LITTLE Leo Jones looks the picture of health - but the next few weeks could prove to be a decider between life and death for the Gwent youngster.

The three-year-old from Newport is in end-stage kidney failure, but cannot have dialysis.

Attempts to put any tubes into his body have caused serious illness, including peritonitis, leaving him battling for his life.

His kidneys have no function and protein toxins are building up in his body to a life-threatening level.

He has never been able to eat food, and he exists on formula carefully regulated by a dietician to remove as much protein as possible.

The youngster has to take a cocktail of seven different drugs every day and two injections a week, and any cough or cold lands him in hospital.

Now, his family are hoping that test will prove his body is able to undergo a kidney transplant which could transform his life forever.
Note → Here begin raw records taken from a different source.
[src/common/obt_pkg.sv]
// shared constants and types for the octal registered bus transceiver
package obt_pkg;

  // data path
  localparam int unsigned DATA_W = 8;
  localparam int unsigned FIFO_DEPTH = 4;
  localparam int unsigned FIFO_W = 2 * DATA_W + 2;

  // register byte offsets
  localparam logic [31:0] OFS_CTRL = 32'h0000_0000;
  localparam logic [31:0] OFS_STATUS = 32'h0000_0004;
  localparam logic [31:0] OFS_CAPTURE = 32'h0000_0008;
  localparam logic [31:0] OFS_CLEAR = 32'h0000_000c;

  // control register: field order in the struct gives bit 0 first from the bottom
  localparam int unsigned CTRL_W = 4;
  localparam logic [CTRL_W-1:0] CTRL_RESET = 4'h2;

  // status register field positions
  localparam int unsigned STAT_A_REG_LSB = 0;
  localparam int unsigned STAT_B_REG_LSB = 8;
  localparam int unsigned STAT_NONEMPTY_BIT = 16;
  localparam int unsigned STAT_OVF_BIT = 17;
  localparam int unsigned STAT_FULL_BIT = 18;

  // capture register and clear register field positions
  localparam int unsigned CAPT_VALID_BIT = 31;
  localparam int unsigned CLR_OVF_BIT = 0;

  // axi responses
  localparam logic [1:0] RESP_OKAY = 2'h0;
  localparam logic [1:0] RESP_SLVERR = 2'h2;

  typedef struct packed {
    logic ba_sel;
    logic ab_sel;
    logic ba_en_n;
    logic ab_en;
  } obt_ctrl_t;

  typedef struct packed {
    logic b_hit;
    logic a_hit;
    logic [DATA_W-1:0] b_data;
    logic [DATA_W-1:0] a_data;
  } obt_capt_t;

  typedef struct packed {
    logic [31:0] awaddr;
    logic awvalid;
    logic [31:0] wdata;
    logic [3:0] wstrb;
    logic wvalid;
    logic bready;
    logic [31:0] araddr;
    logic arvalid;
    logic rready;
  } obt_axil_req_t;

  typedef struct packed {
    logic awready;
    logic wready;
    logic [1:0] bresp;
    logic bvalid;
    logic arready;
    logic [31:0] rdata;
    logic [1:0] rresp;
    logic rvalid;
  } obt_axil_rsp_t;

endpackage

[src/rtl/obt_transceiver.sv]
// octal registered bus transceiver with axi4-lite control and capture fifo
`timescale 1ns/10ps

module obt_sync #(
  parameter int unsigned W = 1
) (
  input wire logic clk_i,
  input wire logic rst_i,
  input wire logic [W-1:0] d_i,
  output logic [W-1:0] q_o
);
  logic [W-1:0] meta_q;
  logic [W-1:0] sync_q;

  always_ff @(posedge clk_i) begin
    if (rst_i) begin
      meta_q <= '0;
      sync_q <= '0;
    end else begin
      meta_q <= d_i;
      sync_q <= meta_q;
    end
  end

  assign q_o = sync_q;
endmodule

module obt_fifo #(
  parameter int unsigned WIDTH = 8,
  parameter int unsigned DEPTH = 4
) (
  input wire logic clk_i,
  input wire logic rst_i,
  input wire logic in_valid_i,
  output logic in_ready_o,
  input wire logic [WIDTH-1:0] in_data_i,
  output logic out_valid_o,
  input wire logic out_ready_i,
  output logic [WIDTH-1:0] out_data_o
);
  localparam int unsigned AW = (DEPTH > 1) ? $clog2(DEPTH) : 1;
  localparam logic [AW-1:0] LAST = AW'(DEPTH - 1);
  localparam logic [AW:0] FULL = (AW + 1)'(DEPTH);

  logic [WIDTH-1:0] mem_q [DEPTH];
  logic [AW-1:0] wr_ptr_q;
  logic [AW-1:0] rd_ptr_q;
  logic [AW:0] count_q;
  logic push;
  logic pop;

  assign in_ready_o = (count_q != FULL);
  assign out_valid_o = (count_q != '0);
  assign out_data_o = mem_q[rd_ptr_q];
  assign push = in_valid_i && in_ready_o;
  assign pop = out_valid_o && out_ready_i;

  always_ff @(posedge clk_i) begin
    if (push) begin
      mem_q[wr_ptr_q] <= in_data_i;
    end
  end

  always_ff @(posedge clk_i) begin
    if (rst_i) begin
      wr_ptr_q <= '0;
      rd_ptr_q <= '0;
      count_q <= '0;
    end else begin
      if (push) begin
        wr_ptr_q <= (wr_ptr_q == LAST) ? '0 : wr_ptr_q + 1'b1;
      end
      if (pop) begin
        rd_ptr_q <= (rd_ptr_q == LAST) ? '0 : rd_ptr_q + 1'b1;
      end
      if (push && !pop) begin
        count_q <= count_q + 1'b1;
      end else if (pop && !push) begin
        count_q <= count_q - 1'b1;
      end
    end
  end
endmodule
And then, they hope to find a match for him.

Leo, from Ringland, was given just a ten per cent chance of survival when he was born with a tumour on his spine in 2005.

After surviving a cardiac arrest at just two-weeks-old and undergoing a painstaking operation to remove the tumour, doctors revealed his kidneys were permanently damaged.

During Leo’s pregnancy his mother, Katherine Whatley, 27, pressed doctors to take an additional scan of her baby.

She said: “I had had a child before and I felt something was not right, so I asked the doctors to check for me.

“When they found the tumour I was shocked as I was not expecting the news to be that devastating.”

Specialist doctors at King’s College Hospital London inserted a fibre optic laser into Ms Whatley’s belly during the pregnancy to try and close blood vessels to stop the tumour growing.

The day after a second attempt of this process Ms Whatley was put into an induced labour at the University Hospital of Wales, Hospital in Cardiff.

Leo was born with severe swelling to his body due to excess fluid that had built up inside him.

He was airlifted to the Great Ormond Street Hospital in London that night, where he underwent an operation to stop the tumour growing.

A second operation was postponed due to the London bombings on July 7, 2005, on which day Leo later suffered a cardiac arrest.

Doctors managed to resuscitate him but revealed he had complete kidney failure.

Surgeons eventually removed frail Leo’s tumour when he was three-weeks old.

After spending 11 months in three different hospitals, Leo was finally allowed home, where he was kept on a ventilator for another six months.

Leo underwent a further 13-hour operation in September last year to increase the size of his bladder.

Now, due to his low immune system he is unable to undergo dialysis treatment for his kidney failure because his body will not accept any access tubes.

Ms Whatley added: “He has come on loads from how he was. He has never eaten real food in his life, but he is happy and content and a lovely little boy.

“We are waiting to find out what an MRI scan next month tells us now, to see what the next stage will be.”

If doctors decide Leo’s body is suitable for a kidney transplant he will be placed on a waiting list while specialists decide if his father, Gareth Jones, is a suitable match.


Leo was chosen by the Kidney Wales Foundation as the face of their “Walk for Life” fundraising event.